Determination of 2,4-dimethylhydroxybenzene by chromatographic methods in forensic toxicological research of biological material

Abstract

Is to develop a method for determining 2.4-dimethylhydroxybenzene (2.4-DMHOB) in biological material. The analytical methods used in the experiments were extraction, column chromatography of normal pressure, TLC, GC-MS and HPLC. To extract the analyte from the bioactive matrix, maceration with the binary insulating agent acetone-ethyl acetate (3:7) was used, observing the 2:1 mass ratio of the «insulating agent-matrix». Optimal conditions of semi-preparative analyte chromatography were achieved in column (150×10 mm) of «Silasbor» S-18 sorbent in elution with a mixture of acetonitrile-water (7:3), which was used in the proposed cleaning scheme, combining extraction and reversed-phase column chromatography. The application of the mobile phase of tetrachloromethane-dioxane (9.5:0.5) has been substantiated for the selective determination of 2.4-DMHOB by TLC («Sorbfil» plates). The expediency of confirming identification of the analyte in the form of 2.4-dimethyltrymethylsilylphenol using GC-MS (DB-5MS EVIDEX column (25.000×0.2 mm), stationary phase (5%-phenyl)-methylpolysiloxane, carrier gas - helium) has been shown. The group of characteristic particles in the mass spectrum of trimethylsilyl analyte derivative was represented by 45; 59; 73; 82; 91; 105; 119; 135; 149; 163; 179; 194 m/z ions.

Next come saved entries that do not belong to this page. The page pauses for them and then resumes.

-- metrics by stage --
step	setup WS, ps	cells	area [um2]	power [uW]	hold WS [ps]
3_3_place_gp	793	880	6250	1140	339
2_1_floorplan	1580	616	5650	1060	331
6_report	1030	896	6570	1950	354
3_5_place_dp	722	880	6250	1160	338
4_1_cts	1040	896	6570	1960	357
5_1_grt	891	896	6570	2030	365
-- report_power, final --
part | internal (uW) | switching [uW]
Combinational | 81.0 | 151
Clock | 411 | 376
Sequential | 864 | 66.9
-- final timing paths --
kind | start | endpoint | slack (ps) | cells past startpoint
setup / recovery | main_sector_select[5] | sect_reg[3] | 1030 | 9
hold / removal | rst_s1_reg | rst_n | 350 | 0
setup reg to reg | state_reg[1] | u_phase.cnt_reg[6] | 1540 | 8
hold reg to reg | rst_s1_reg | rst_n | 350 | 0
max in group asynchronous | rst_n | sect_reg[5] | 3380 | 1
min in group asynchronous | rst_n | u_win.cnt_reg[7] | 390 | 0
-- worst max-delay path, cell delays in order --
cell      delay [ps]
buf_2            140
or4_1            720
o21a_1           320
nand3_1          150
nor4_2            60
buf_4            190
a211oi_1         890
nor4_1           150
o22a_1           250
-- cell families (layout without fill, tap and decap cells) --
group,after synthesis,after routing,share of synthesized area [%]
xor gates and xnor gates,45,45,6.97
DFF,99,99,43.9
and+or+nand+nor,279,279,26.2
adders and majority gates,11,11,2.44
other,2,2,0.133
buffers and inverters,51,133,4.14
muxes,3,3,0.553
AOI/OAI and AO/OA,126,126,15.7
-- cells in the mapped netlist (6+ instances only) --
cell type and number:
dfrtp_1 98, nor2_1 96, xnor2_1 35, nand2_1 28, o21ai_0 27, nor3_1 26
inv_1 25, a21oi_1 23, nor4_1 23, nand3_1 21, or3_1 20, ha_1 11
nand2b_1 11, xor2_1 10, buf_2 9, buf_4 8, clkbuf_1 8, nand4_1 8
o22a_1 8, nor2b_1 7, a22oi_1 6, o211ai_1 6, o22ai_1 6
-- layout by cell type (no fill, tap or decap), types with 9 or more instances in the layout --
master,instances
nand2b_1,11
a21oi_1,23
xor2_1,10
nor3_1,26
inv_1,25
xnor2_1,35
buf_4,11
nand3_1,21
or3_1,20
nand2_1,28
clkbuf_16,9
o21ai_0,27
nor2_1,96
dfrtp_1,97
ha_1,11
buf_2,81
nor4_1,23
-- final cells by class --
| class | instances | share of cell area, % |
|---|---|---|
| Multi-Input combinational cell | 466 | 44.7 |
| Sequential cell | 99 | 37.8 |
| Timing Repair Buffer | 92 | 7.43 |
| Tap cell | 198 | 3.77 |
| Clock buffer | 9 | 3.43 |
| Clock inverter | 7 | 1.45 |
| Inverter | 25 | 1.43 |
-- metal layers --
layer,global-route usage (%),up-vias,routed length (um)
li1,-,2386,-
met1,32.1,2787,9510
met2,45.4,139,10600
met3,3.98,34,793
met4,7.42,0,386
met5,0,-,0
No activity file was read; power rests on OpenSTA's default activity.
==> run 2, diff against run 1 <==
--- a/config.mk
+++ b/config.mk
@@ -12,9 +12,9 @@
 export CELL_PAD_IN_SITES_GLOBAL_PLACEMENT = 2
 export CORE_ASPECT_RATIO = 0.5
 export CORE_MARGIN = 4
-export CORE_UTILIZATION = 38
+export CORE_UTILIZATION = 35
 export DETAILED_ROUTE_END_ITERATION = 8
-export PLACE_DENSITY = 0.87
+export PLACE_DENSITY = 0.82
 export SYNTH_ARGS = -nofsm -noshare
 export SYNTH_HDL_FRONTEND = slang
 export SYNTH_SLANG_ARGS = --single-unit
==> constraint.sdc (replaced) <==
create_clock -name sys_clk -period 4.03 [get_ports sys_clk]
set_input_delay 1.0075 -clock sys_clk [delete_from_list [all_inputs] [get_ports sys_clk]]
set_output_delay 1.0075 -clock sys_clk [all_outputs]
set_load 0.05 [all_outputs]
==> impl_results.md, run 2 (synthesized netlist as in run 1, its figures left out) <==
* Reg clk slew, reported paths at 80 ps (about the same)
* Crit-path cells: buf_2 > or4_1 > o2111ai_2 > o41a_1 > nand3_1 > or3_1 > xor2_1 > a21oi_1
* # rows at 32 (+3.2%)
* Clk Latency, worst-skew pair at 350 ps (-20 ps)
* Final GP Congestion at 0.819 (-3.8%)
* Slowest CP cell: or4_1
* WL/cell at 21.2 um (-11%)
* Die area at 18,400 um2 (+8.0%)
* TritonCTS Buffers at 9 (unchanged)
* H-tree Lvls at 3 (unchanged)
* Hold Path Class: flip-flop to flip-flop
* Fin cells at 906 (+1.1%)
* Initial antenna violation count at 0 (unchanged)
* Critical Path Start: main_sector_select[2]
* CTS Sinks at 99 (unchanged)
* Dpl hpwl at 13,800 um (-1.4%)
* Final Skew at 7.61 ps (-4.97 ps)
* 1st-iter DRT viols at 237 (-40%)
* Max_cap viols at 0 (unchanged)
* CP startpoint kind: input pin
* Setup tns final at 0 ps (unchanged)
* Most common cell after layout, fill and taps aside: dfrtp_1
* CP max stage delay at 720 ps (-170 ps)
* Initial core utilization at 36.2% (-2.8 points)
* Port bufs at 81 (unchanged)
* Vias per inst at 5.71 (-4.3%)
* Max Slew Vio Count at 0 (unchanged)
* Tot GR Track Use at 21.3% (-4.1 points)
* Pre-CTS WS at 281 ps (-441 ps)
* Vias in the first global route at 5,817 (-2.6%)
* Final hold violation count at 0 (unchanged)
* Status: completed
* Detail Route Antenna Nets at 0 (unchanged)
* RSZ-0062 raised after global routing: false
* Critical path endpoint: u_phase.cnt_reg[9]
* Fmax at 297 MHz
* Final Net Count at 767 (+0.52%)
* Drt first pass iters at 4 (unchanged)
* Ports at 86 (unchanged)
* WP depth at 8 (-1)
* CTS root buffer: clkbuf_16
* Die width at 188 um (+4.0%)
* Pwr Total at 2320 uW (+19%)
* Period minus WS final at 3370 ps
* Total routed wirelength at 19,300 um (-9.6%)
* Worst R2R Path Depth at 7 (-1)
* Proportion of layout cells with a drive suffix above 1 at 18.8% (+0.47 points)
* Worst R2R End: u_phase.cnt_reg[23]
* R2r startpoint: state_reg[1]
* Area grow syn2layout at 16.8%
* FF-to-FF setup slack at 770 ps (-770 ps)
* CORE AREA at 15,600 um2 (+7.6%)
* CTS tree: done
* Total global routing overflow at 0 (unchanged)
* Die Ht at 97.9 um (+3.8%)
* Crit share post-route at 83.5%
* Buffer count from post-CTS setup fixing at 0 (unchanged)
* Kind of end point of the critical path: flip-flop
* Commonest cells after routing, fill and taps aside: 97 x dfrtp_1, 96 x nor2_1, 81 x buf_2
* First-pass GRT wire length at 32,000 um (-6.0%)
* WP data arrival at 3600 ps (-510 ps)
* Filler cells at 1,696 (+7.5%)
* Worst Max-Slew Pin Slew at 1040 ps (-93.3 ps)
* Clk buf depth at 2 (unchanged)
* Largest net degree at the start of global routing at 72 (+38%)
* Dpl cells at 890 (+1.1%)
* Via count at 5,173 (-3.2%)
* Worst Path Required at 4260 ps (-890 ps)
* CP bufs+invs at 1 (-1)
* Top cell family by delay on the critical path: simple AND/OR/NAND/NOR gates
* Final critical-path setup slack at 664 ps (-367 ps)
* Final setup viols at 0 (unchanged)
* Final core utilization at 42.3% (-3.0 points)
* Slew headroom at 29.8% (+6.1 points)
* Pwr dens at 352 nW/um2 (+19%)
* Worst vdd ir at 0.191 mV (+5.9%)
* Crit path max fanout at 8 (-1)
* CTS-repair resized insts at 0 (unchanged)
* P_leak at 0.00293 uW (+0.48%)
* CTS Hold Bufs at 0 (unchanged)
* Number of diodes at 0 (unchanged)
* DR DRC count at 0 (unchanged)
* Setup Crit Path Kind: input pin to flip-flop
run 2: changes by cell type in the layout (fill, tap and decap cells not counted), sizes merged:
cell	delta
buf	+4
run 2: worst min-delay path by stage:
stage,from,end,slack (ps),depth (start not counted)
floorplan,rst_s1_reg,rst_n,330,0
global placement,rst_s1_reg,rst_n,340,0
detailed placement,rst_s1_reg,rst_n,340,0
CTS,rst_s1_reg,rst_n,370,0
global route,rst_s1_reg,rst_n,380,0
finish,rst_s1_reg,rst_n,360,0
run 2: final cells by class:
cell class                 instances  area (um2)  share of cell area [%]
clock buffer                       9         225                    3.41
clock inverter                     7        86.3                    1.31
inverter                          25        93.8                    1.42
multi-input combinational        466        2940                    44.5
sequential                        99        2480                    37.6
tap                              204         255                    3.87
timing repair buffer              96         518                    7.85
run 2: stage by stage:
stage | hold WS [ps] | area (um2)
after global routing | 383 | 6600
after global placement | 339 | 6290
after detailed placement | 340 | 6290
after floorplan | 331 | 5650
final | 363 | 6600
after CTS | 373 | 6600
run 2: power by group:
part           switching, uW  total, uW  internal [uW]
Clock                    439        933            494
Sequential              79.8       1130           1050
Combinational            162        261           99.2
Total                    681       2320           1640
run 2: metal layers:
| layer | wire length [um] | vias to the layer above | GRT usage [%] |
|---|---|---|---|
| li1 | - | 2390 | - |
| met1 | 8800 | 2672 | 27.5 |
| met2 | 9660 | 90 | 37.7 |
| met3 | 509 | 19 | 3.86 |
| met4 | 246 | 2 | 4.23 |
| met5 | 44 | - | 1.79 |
File: src/design/usb_ps2_status_clock_regs.v
// The implementer's own choice: the AXI4-Lite slave port.
`timescale 1ns/1ns
`include "usb_ps2_status_clock_regs.vh"

// Notes on behaviour
// endpoint access sets flag, raises enabled interrupt
// firmware clears flag after servicing endpoint
// bits 0..2 set on endpoint 0..2
// bit 3 endpoint 3 flag, next after clear
// bit 4 selects keyboard bus, resets zero
// bit 5 selects serial bus, resets zero
// bit 7 usb marker, power-on reset only
// clock bit 3 gates engine clock
// clock bit 4 deep suspend, never in usb
// clock bit 5 keyboard marker, power-on only
// clock bit 6 tells engine system frequency
// clock bit 7 read-only low battery
// clock bit 1 selects oscillator drive strength
// table high pointer holds address bits 12..8
// hardware set beats firmware clear
module usb_ps2_status_clock_regs #(
    parameter ADDR_W = 10
) (
    input wire clk,
    input wire rst,
    input wire softRst,
    // axi4-lite slave
    input wire [ADDR_W-1:0] s_axi_awaddr,
    input wire s_axi_awvalid,
    output wire s_axi_awready,
    input wire [31:0] s_axi_wdata,
    input wire [3:0] s_axi_wstrb,
    input wire s_axi_wvalid,
    output wire s_axi_wready,
    output wire [1:0] s_axi_bresp,
    output wire s_axi_bvalid,
    input wire s_axi_bready,
    input wire [ADDR_W-1:0] s_axi_araddr,
    input wire s_axi_arvalid,
    output wire s_axi_arready,
    output wire [31:0] s_axi_rdata,
    output wire [1:0] s_axi_rresp,
    output wire s_axi_rvalid,
    input wire s_axi_rready,
    // interface engine side
    input wire [3:0] epAccess,
    input wire externalEvent,
    input wire usbIntEnable,
    input wire stackFull,
    input wire lowBattery,
    output wire usbIrq,
    output wire ep3Ready,
    output wire selectKeyboardBus,
    output wire selectSerialBus,
    output wire engineClockEnable,
    output wire deepSuspend,
    output wire oscHighDrive,
    output wire sysFreqSixMhz,
    output wire [4:0] tableAddrHigh,
    output wire irq
);

    // write channel holding registers
    reg awHeld_q; // write address taken, not yet used
    reg [ADDR_W-1:0] awAddr_q; // captured write address
    reg wHeld_q; // write data taken, not yet used
    reg [31:0] wData_q; // captured write data
    reg [3:0] wStrb_q; // captured byte enables
    reg bValid_q; // write answer pending
    reg [1:0] bResp_q; // write answer code
    // read channel registers
    reg rValid_q; // read answer pending
    reg [31:0] rData_q; // read data
    reg [1:0] rResp_q; // read answer code

    // register contents
    reg selKbd_q; // keyboard bus select
    reg selSerial_q; // serial bus select
    reg usbMark_q; // firmware usb mode marker
    reg oscDrive_q; // oscillator high drive when set
    reg engClk_q; // interface engine clock on
    reg deepSusp_q; // second suspend mode
    reg kbdMark_q; // firmware keyboard mode marker
    reg sysFreq_q; // one for 6 MHz, zero for 12 MHz
    reg [`TBL_HIGH_W-1:0] tblHigh_q; // table read address bits 12..8
    reg [`IRQ_W-1:0] irqMask_q; // interrupt mask
    reg lowBattPrev_q; // last sampled battery level

    wire [`EP_FLAG_W-1:0] epFlags; // endpoint request flags
    wire [`IRQ_W-1:0] irqStatus; // sticky interrupt status

    // write decode: fires once both halves of the write are held
    wire doWrite = awHeld_q & wHeld_q & ~bValid_q;
    wire [7:0] wrIdx = awAddr_q[9:2];
    wire wrLane = wStrb_q[0]; // all fields sit in byte lane zero
    wire wrEp = doWrite & wrLane & (wrIdx == `IDX_EP_STATUS);
    wire wrClk = doWrite & wrLane & (wrIdx == `IDX_CLK_CTRL);
    wire wrTbl = doWrite & wrLane & (wrIdx == `IDX_TBL_HIGH);
    wire wrIrqSt = doWrite & wrLane & (wrIdx == `IDX_IRQ_STATUS);
    wire wrIrqMk = doWrite & wrLane & (wrIdx == `IDX_IRQ_MASK);
    wire wrHit = (wrIdx == `IDX_EP_STATUS) | (wrIdx == `IDX_CLK_CTRL) |
        (wrIdx == `IDX_TBL_HIGH) | (wrIdx == `IDX_IRQ_STATUS) | (wrIdx == `IDX_IRQ_MASK);

    // handshakes: one outstanding write and one outstanding read
    assign s_axi_awready = ~awHeld_q & ~bValid_q;
    assign s_axi_wready = ~wHeld_q & ~bValid_q;
    assign s_axi_bvalid = bValid_q;
    assign s_axi_bresp = bResp_q;
    assign s_axi_arready = ~rValid_q;
    assign s_axi_rvalid = rValid_q;
    assign s_axi_rdata = rData_q;
    assign s_axi_rresp = rResp_q;

    // write channel: address and data may arrive in either order
    always @(posedge clk or posedge rst) begin
        if (rst) begin
            awHeld_q <= `RST_BIT;
            awAddr_q <= {ADDR_W{1'b0}};
            wHeld_q <= `RST_BIT;
            wData_q <= `RST_WORD;
            wStrb_q <= 4'h0;
            bValid_q <= `RST_BIT;
            bResp_q <= `RESP_OKAY;
        end else begin
            if (s_axi_awvalid && s_axi_awready) begin
                awHeld_q <= 1'b1;
                awAddr_q <= s_axi_awaddr;
            end
            if (s_axi_wvalid && s_axi_wready) begin
                wHeld_q <= 1'b1;
                wData_q <= s_axi_wdata;
                wStrb_q <= s_axi_wstrb;
            end
            if (doWrite) begin
                // unmapped addresses take no effect and answer with an error
                awHeld_q <= 1'b0;
                wHeld_q <= 1'b0;
                bValid_q <= 1'b1;
                bResp_q <= wrHit ? `RESP_OKAY : `RESP_SLVERR;
            end else if (bValid_q && s_axi_bready) begin
                bValid_q <= 1'b0;
            end
        end
    end

    // read mux, sampled at the edge the address is taken
    reg [7:0] rdByte; // selected register value
    reg rdHit; // address maps to a register
    always @* begin
        rdByte = `RST_BYTE;
        rdHit = 1'b1;
        case (s_axi_araddr[9:2])
            `IDX_EP_STATUS: begin
                // bit 6 is reserved and reads zero
                rdByte = {usbMark_q, 1'b0, selSerial_q, selKbd_q, epFlags};
            end
            `IDX_CLK_CTRL: begin
                // bits 0 and 2 are reserved and read zero
                rdByte = {lowBattery, sysFreq_q, kbdMark_q, deepSusp_q, engClk_q,
                    1'b0, oscDrive_q, 1'b0};
            end
            `IDX_TBL_HIGH: begin
                rdByte = {3'h0, tblHigh_q};
            end
            `IDX_IRQ_STATUS: begin
                rdByte = {2'h0, irqStatus};
            end
            `IDX_IRQ_MASK: begin
                rdByte = {2'h0, irqMask_q};
            end
            default: begin
                rdHit = 1'b0;
            end
        endcase
    end

    // read channel: answer on the cycle after the address is taken
    always @(posedge clk or posedge rst) begin
        if (rst) begin
            rValid_q <= `RST_BIT;
            rData_q <= `RST_WORD;
            rResp_q <= `RESP_OKAY;
        end else if (s_axi_arvalid && s_axi_arready) begin
            rValid_q <= 1'b1;
            rData_q <= {24'h00_0000, rdByte};
            rResp_q <= rdHit ? `RESP_OKAY : `RESP_SLVERR;
        end else if (rValid_q && s_axi_rready) begin
            rValid_q <= 1'b0;
        end
    end

    // endpoint flags: engine sets, firmware writes zero to clear
    // each flag keeps its set until firmware or a soft reset clears it
    sticky_flag_bank #(
        .WIDTH(`EP_FLAG_W),
        .CLEAR_ON_ONE(0)
    ) epBank (
        .clk(clk),
        .rst(rst),
        .syncClear(softRst),
        .setPulse(epAccess),
        .writeEn(wrEp),
        .writeData(wData_q[`EP_FLAG_LSB +: `EP_FLAG_W]),
        .flags(epFlags)
    );

    // endpoint 3 takes no new event until firmware has cleared it
    assign ep3Ready = ~epFlags[`EP_THREE_BIT];

    // usb interrupt only while enabled and the call stack has room
    assign usbIrq = (|epFlags) & usbIntEnable & ~stackFull;

    // bus selects and markers; markers survive a non power-on reset
    always @(posedge clk or posedge rst) begin
        if (rst) begin
            selKbd_q <= `RST_BIT;
            selSerial_q <= `RST_BIT;
            usbMark_q <= `RST_BIT;
            kbdMark_q <= `RST_BIT;
        end else begin
            if (softRst) begin
                selKbd_q <= `RST_BIT;
                selSerial_q <= `RST_BIT;
            end else if (wrEp) begin
                selKbd_q <= wData_q[`SEL_KBD_BIT];
                selSerial_q <= wData_q[`SEL_SERIAL_BIT];
            end
            // markers ignore the soft reset on purpose
            if (wrEp) begin
                usbMark_q <= wData_q[`USB_MARK_BIT];
            end
            if (wrClk) begin
                kbdMark_q <= wData_q[`KBD_MARK_BIT];
            end
        end
    end

    // clock control and table pointer
    always @(posedge clk or posedge rst) begin
        if (rst) begin
            oscDrive_q <= `RST_BIT;
            engClk_q <= `RST_BIT;
            deepSusp_q <= `RST_BIT;
            sysFreq_q <= `RST_BIT;
            tblHigh_q <= `RST_TBL_HIGH;
        end else if (softRst) begin
            oscDrive_q <= `RST_BIT;
            engClk_q <= `RST_BIT;
            deepSusp_q <= `RST_BIT;
            sysFreq_q <= `RST_BIT;
            tblHigh_q <= `RST_TBL_HIGH;
        end else begin
            if (wrClk) begin
                oscDrive_q <= wData_q[`OSC_DRIVE_BIT];
                engClk_q <= wData_q[`ENG_CLK_BIT];
                sysFreq_q <= wData_q[`SYS_FREQ_BIT];
                // refused while the serial bus is selected, and cleared on the first edge after the serial bus is selected
                deepSusp_q <= wData_q[`DEEP_SUSP_BIT] & ~selSerial_q;
            end else if (selSerial_q) begin
                deepSusp_q <= 1'b0;
            end
            if (wrTbl) begin
                tblHigh_q <= wData_q[`TBL_HIGH_W-1:0];
            end
        end
    end

    assign selectKeyboardBus = selKbd_q;
    assign selectSerialBus = selSerial_q;
    assign engineClockEnable = engClk_q;
    assign deepSuspend = deepSusp_q;
    assign oscHighDrive = oscDrive_q;
    assign sysFreqSixMhz = sysFreq_q;
    assign tableAddrHigh = tblHigh_q;

    // battery edge detector; the input is already synchronous
    always @(posedge clk or posedge rst) begin
        if (rst) begin
            lowBattPrev_q <= `RST_BIT;
        end else begin
            lowBattPrev_q <= lowBattery;
        end
    end

    // interrupt events: endpoint accesses, external request, battery going low
    wire [`IRQ_W-1:0] irqEvents = {lowBattery & ~lowBattPrev_q, externalEvent, epAccess};

    // sticky status, cleared by writing one
    sticky_flag_bank #(
        .WIDTH(`IRQ_W),
        .CLEAR_ON_ONE(1)
    ) irqBank (
        .clk(clk),
        .rst(rst),
        .syncClear(softRst),
        .setPulse(irqEvents),
        .writeEn(wrIrqSt),
        .writeData(wData_q[`IRQ_W-1:0]),
        .flags(irqStatus)
    );

    // mask register, one enables the matching status bit
    always @(posedge clk or posedge rst) begin
        if (rst) begin
            irqMask_q <= `RST_IRQ;
        end else if (softRst) begin
            irqMask_q <= `RST_IRQ;
        end else if (wrIrqMk) begin
            irqMask_q <= wData_q[`IRQ_W-1:0];
        end
    end

    // level interrupt while any unmasked status bit stands
    assign irq = |(irqStatus & irqMask_q);

endmodule // usb_ps2_status_clock_regs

HPLC (Discovery C18 250×4.6 mm column, eluting liquid - acetate buffer solution with pH 5.5 - acetonitrile, 50:50) was used to confirm the identification and quantification of 2.4-DMHOB. A method for determining 2.4-DMHOB by the HPLC method in biological material (liver tissue) is proposed, which corresponds to the criteria of linearity, selectivity, accuracy, precision and stability. The minimum detectable quantity of 2.4-DMHOB in the bioactive matrix is 0.5 µg/g, the minimum determined quantity is 1.2 ug/g.